No, no, style is style. Massillon is Massillon, and Racine is Racine. According to the critics, the "Lys" is my culminating point. You will judge of it.
In re-reading your letter I find some bitter little epigrams against life; but, surely, there are enormous sufferings which you do not know, and never can know. The openings of life are never delightful except in the matter of sentiment. I will prove to you that there is something more delightful: I mean the perfect quietude of a life beloved, of a constancy intellectual enough to destroy monotony.
Adieu, re-adieu—if, indeed, that word is a friend's word. It should be au revoir, for in writing to you I have, like all solitaries, the gift of second sight, and I see you perfectly. Kiss Anna on the forehead from me for the joys she gives you; have the irons made at once, so that you may no longer curse life; which is a serious insult to those who love you; amuse yourself without dissipation; for dissipation fritters away the soul, and is to the detriment of all affections.

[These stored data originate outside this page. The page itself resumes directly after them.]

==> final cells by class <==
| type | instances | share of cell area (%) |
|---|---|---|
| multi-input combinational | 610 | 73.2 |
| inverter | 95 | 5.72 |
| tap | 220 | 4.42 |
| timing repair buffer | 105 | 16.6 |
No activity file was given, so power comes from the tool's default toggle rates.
### design/flow/config.mk
export PLATFORM = sky130hd
export DESIGN_NAME = cache
export DESIGN_NICKNAME = cache
export VERILOG_FILES = /design/flow/design.v
export SDC_FILE = /design/flow/constraint.sdc
export NUM_CORES = 4
export LEC_CHECK = 1
export CORE_UTILIZATION = 40
### design/flow/constraint.sdc
current_design cache

set clk_period 23.4
set clk_io_pct 0.2

create_clock -name clk0 -period $clk_period [get_ports {clk}]

set non_clock_inputs [all_inputs -no_clocks]
set_input_delay [expr $clk_period * $clk_io_pct] -clock clk0 $non_clock_inputs
set_output_delay [expr $clk_period * $clk_io_pct] -clock clk0 [all_outputs]
### design/flow/run.sh
#!/bin/bash
# OpenROAD 26Q1-2900-gdf79404cd8, Yosys 0.63+post, stock flow scripts
make -C /OpenROAD-flow-scripts/flow DESIGN_CONFIG=/design/flow/config.mk WORK_HOME=/design/flow/orfs finish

Here is a return to the lansquenet, and for that I beg your pardon; you have a soul rich enough to throw a little of it into cards if it pleases you. As for me, who live under the despotic rule of a Chartreux, I find I have not soul enough to suffice for my work and my affections. But I have not the luck to be a woman.
Paris, March 27, 1836.
I receive to-day your good packet, my dear number 7, in which you tell me of two afflicting deaths, but in which you also give me much pleasure by the exact detail of what happens to you. I am going, therefore, to write you at length on all that you inquire about; but on condition that you write to me punctually every week.